===== src/rtl/idq_cell.sv =====
// One storage cell of the deque chain: holds one entry and one read-lane word.
// Depends on idq_pkg for the control struct and the position width.
module idq_cell #(
   parameter int IDX         = 0,
   parameter int CW          = 8,
   parameter int ENTRY_WIDTH = idq_pkg::ENTRY_WIDTH_DEF
) (
   input  logic                          clock,
   input  idq_pkg::cell_ctl_type         ctl,
   input  logic [CW-1:0]                 occ,
   input  logic [idq_pkg::POS_W-1:0]     pos,
   input  logic [ENTRY_WIDTH-1:0]        word,
   input  logic [ENTRY_WIDTH-1:0]        left_data,
   input  logic [ENTRY_WIDTH-1:0]        right_data,
   input  logic [ENTRY_WIDTH-1:0]        front_data,
   input  logic [ENTRY_WIDTH-1:0]        right_lane,
   output logic [ENTRY_WIDTH-1:0]        data_out,
   output logic [ENTRY_WIDTH-1:0]        lane_out
);

   localparam int XW = (CW > idq_pkg::POS_W) ? CW : idq_pkg::POS_W;
   localparam int IW = (XW > 11) ? XW : 11;

   localparam logic [IW-1:0] IDX_C    = IW'(IDX);
   localparam logic [IW-1:0] IDX_P1_C = IW'(IDX + 1);

   logic [ENTRY_WIDTH-1:0] data_ff, data_in;
   logic [ENTRY_WIDTH-1:0] lane_ff, lane_in;
   logic [IW-1:0]          occ_x, pos_x;

   assign occ_x = IW'(occ);
   assign pos_x = IW'(pos);

   // pick the next entry from the neighbors per command
   always_comb begin
      data_in = data_ff;
      if (ctl.append_en) begin
         if (IDX_C == occ_x) data_in = word;
      end else if (ctl.prepend_en) begin
         data_in = (IDX == 0) ? word : left_data;
      end else if (ctl.remove_en) begin
         if (IDX_C >= pos_x) data_in = right_data;
      end else if (ctl.rotate_en) begin
         if (IDX_P1_C < occ_x) data_in = right_data;
         else if (IDX_P1_C == occ_x) data_in = front_data;
      end
   end

   // read lane: copy all entries, then march toward the head
   always_comb begin
      lane_in = lane_ff;
      if (ctl.lane_load) lane_in = data_ff;
      else if (ctl.lane_shift) lane_in = right_lane;
   end

   always_ff @(posedge clock) begin
      data_ff <= data_in;
      lane_ff <= lane_in;
   end

   assign data_out = data_ff;
   assign lane_out = lane_ff;

endmodule


===== src/rtl/indexed_deque_store.sv =====
// Indexed deque store: an ordered list of up to DEPTH words kept in a chain of cells.
// Commands arrive on req_* (command, position, entry_in); one result per command
// leaves on rsp_* (status, entry_out, count). Both use valid/ready handshakes.
// Append, insert at front and remove at index move each cell by at most one place,
// and rotate moves the head entry to the tail; the result is registered, and a
// new command is taken each cycle while the result register drains.
// Read at index copies the chain into a read lane and shifts it toward cell 0,
// one cell per cycle, and no command is taken during the shift or until the word
// is loaded into the result register. The lane shift sets the read rate.
// Refused commands (full, index out of range, too few to rotate) report status
// and leave the list unchanged; unused command codes report ok with no change.
// Reset empties the list (count 0) and drops any pending result; entry words
// need no clearing. When rsp_ready is low the result holds and req_ready falls
// until the result register can be reloaded.
// Depends on idq_pkg, idq_cell and assert_macros.svh.
`include "assert_macros.svh"

module indexed_deque_store #(
   parameter int DEPTH       = idq_pkg::DEPTH_DEF,
   parameter int ENTRY_WIDTH = idq_pkg::ENTRY_WIDTH_DEF
) (
   input  logic                            clock,
   input  logic                            reset,
   input  logic                            req_valid,
   output logic                            req_ready,
   input  logic [idq_pkg::CMD_W-1:0]       req_command,
   input  logic [idq_pkg::POS_W-1:0]       req_position,
   input  logic [idq_pkg::ENTRY_IO_W-1:0]  req_entry_in,
   output logic                            rsp_valid,
   input  logic                            rsp_ready,
   output logic [idq_pkg::STATUS_W-1:0]    rsp_status,
   output logic [idq_pkg::ENTRY_IO_W-1:0]  rsp_entry_out,
   output logic [idq_pkg::COUNT_W-1:0]     rsp_count
);

   localparam int CW = $clog2(DEPTH + 1);
   localparam int XW = (CW > idq_pkg::POS_W) ? CW : idq_pkg::POS_W;
   localparam logic [CW-1:0] DEPTH_C = CW'(DEPTH);
   localparam logic [CW-1:0] TWO_C   = CW'(2);
   localparam logic [CW-1:0] ONE_C   = CW'(1);

   // control state
   idq_pkg::state_type            state_ff, state_in;
   logic [CW-1:0]                 occ_ff, occ_in;
   logic [idq_pkg::POS_W-1:0]     cnt_ff, cnt_in;
   logic                          rsp_valid_ff, rsp_valid_in;
   logic [idq_pkg::STATUS_W-1:0]  rsp_status_ff, rsp_status_in;
   logic [idq_pkg::ENTRY_IO_W-1:0] rsp_entry_out_ff, rsp_entry_out_in;
   logic [idq_pkg::COUNT_W-1:0]   rsp_count_ff, rsp_count_in;

   idq_pkg::cell_ctl_type         ctl;
   idq_pkg::cmd_type              cmd;
   logic                          accept, out_free, is_full, pos_ok, too_few;
   logic [ENTRY_WIDTH-1:0]        word;

   logic [ENTRY_WIDTH-1:0] cell_data [DEPTH];
   logic [ENTRY_WIDTH-1:0] cell_lane [DEPTH];

   assign cmd      = idq_pkg::cmd_type'(req_command);
   assign word     = ENTRY_WIDTH'(req_entry_in);
   assign out_free = !rsp_valid_ff || rsp_ready;
   assign req_ready = (state_ff == idq_pkg::S_IDLE) && out_free;
   assign accept   = req_valid && req_ready;
   assign is_full  = (occ_ff == DEPTH_C);
   assign pos_ok   = XW'(req_position) < XW'(occ_ff);
   assign too_few  = (occ_ff < TWO_C);

   // decode the command, steer the cells and load the result register
   always_comb begin
      state_in         = state_ff;
      occ_in           = occ_ff;
      cnt_in           = cnt_ff;
      ctl              = '0;
      rsp_valid_in     = rsp_valid_ff && !rsp_ready;
      rsp_status_in    = rsp_status_ff;
      rsp_entry_out_in = rsp_entry_out_ff;
      rsp_count_in     = rsp_count_ff;
      unique case (state_ff)
         idq_pkg::S_IDLE: begin
            if (accept) begin
               rsp_valid_in     = 1'b1;
               rsp_status_in    = idq_pkg::STAT_OK;
               rsp_entry_out_in = '0;
               unique case (cmd)
                  idq_pkg::CMD_APPEND: begin
                     if (is_full) rsp_status_in = idq_pkg::STAT_FULL;
                     else begin
                        ctl.append_en = 1'b1;
                        occ_in        = occ_ff + ONE_C;
                     end
                  end
                  idq_pkg::CMD_PREPEND: begin
                     if (is_full) rsp_status_in = idq_pkg::STAT_FULL;
                     else begin
                        ctl.prepend_en = 1'b1;
                        occ_in         = occ_ff + ONE_C;
                     end
                  end
                  idq_pkg::CMD_READ: begin
                     if (!pos_ok) rsp_status_in = idq_pkg::STAT_RANGE;
                     else begin
                        // hold the result until the lane delivers the word
                        rsp_valid_in  = 1'b0;
                        ctl.lane_load = 1'b1;
                        cnt_in        = req_position;
                        state_in      = idq_pkg::S_SCAN;
                     end
                  end
                  idq_pkg::CMD_REMOVE: begin
                     if (!pos_ok) rsp_status_in = idq_pkg::STAT_RANGE;
                     else begin
                        ctl.remove_en = 1'b1;
                        occ_in        = occ_ff - ONE_C;
                     end
                  end
                  idq_pkg::CMD_ROTATE: begin
                     if (too_few) rsp_status_in = idq_pkg::STAT_FEW;
                     else ctl.rotate_en = 1'b1;
                  end
                  default: begin
                  end
               endcase
               rsp_count_in = idq_pkg::COUNT_W'(occ_in);
            end
         end
         idq_pkg::S_SCAN: begin
            if (cnt_ff != '0) begin
               ctl.lane_shift = 1'b1;
               cnt_in         = cnt_ff - 1'b1;
            end else if (out_free) begin
               rsp_valid_in     = 1'b1;
               rsp_status_in    = idq_pkg::STAT_OK;
               rsp_entry_out_in = idq_pkg::ENTRY_IO_W'(cell_lane[0]);
               rsp_count_in     = idq_pkg::COUNT_W'(occ_ff);
               state_in         = idq_pkg::S_IDLE;
            end
         end
         default: state_in = idq_pkg::S_IDLE;
      endcase
   end

   // advance control state
   always_ff @(posedge clock) begin
      if (reset) begin
         state_ff     <= idq_pkg::S_IDLE;
         occ_ff       <= '0;
         cnt_ff       <= '0;
         rsp_valid_ff <= 1'b0;
      end else begin
         state_ff     <= state_in;
         occ_ff       <= occ_in;
         cnt_ff       <= cnt_in;
         rsp_valid_ff <= rsp_valid_in;
      end
   end

   // hold result payload
   always_ff @(posedge clock) begin
      rsp_status_ff    <= rsp_status_in;
      rsp_entry_out_ff <= rsp_entry_out_in;
      rsp_count_ff     <= rsp_count_in;
   end

   // chain of cells, each wired to its left and right neighbor
   for (genvar i = 0; i < DEPTH; i++) begin : g_cell
      logic [ENTRY_WIDTH-1:0] left_d, right_d, right_l;
      if (i == 0) begin : g_head
         assign left_d = '0;
      end else begin : g_mid
         assign left_d = cell_data[i-1];
      end
      if (i == DEPTH - 1) begin : g_tail
         assign right_d = '0;
         assign right_l = '0;
      end else begin : g_body
         assign right_d = cell_data[i+1];
         assign right_l = cell_lane[i+1];
      end
      idq_cell #(
         .IDX         (i),
         .CW          (CW),
         .ENTRY_WIDTH (ENTRY_WIDTH)
      ) u_cell (
         .clock      (clock),
         .ctl        (ctl),
         .occ        (occ_ff),
         .pos        (req_position),
         .word       (word),
         .left_data  (left_d),
         .right_data (right_d),
         .front_data (cell_data[0]),
         .right_lane (right_l),
         .data_out   (cell_data[i]),
         .lane_out   (cell_lane[i])
      );
   end

   assign rsp_valid     = rsp_valid_ff;
   assign rsp_status    = rsp_status_ff;
   assign rsp_entry_out = rsp_entry_out_ff;
   assign rsp_count     = rsp_count_ff;

   `CHK_ALWAYS(a_occ_bound, occ_ff <= DEPTH_C, "occupancy beyond depth")
   `CHK_IMPLIES(a_count_match, rsp_valid_ff,
      rsp_count_ff == idq_pkg::COUNT_W'(occ_ff), "count mismatch")
   `CHK_IMPLIES(a_full_flag, rsp_valid_ff && (rsp_status_ff == idq_pkg::STAT_FULL),
      occ_ff == DEPTH_C, "full without full store")
   `CHK_NEXT(a_scan_count, (state_ff == idq_pkg::S_SCAN) && (cnt_ff != '0),
      cnt_ff == $past(cnt_ff) - 1'b1, "lane count slipped")

endmodule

□ □ □ □ □ □ □

# [WORK TASK]
Return every line from the entries above that contains the word "cells".

# [WRITTEN RESPONSE]
// Indexed deque store: an ordered list of up to DEPTH words kept in a chain of cells.
   // decode the command, steer the cells and load the result register
   // chain of cells, each wired to its left and right neighbor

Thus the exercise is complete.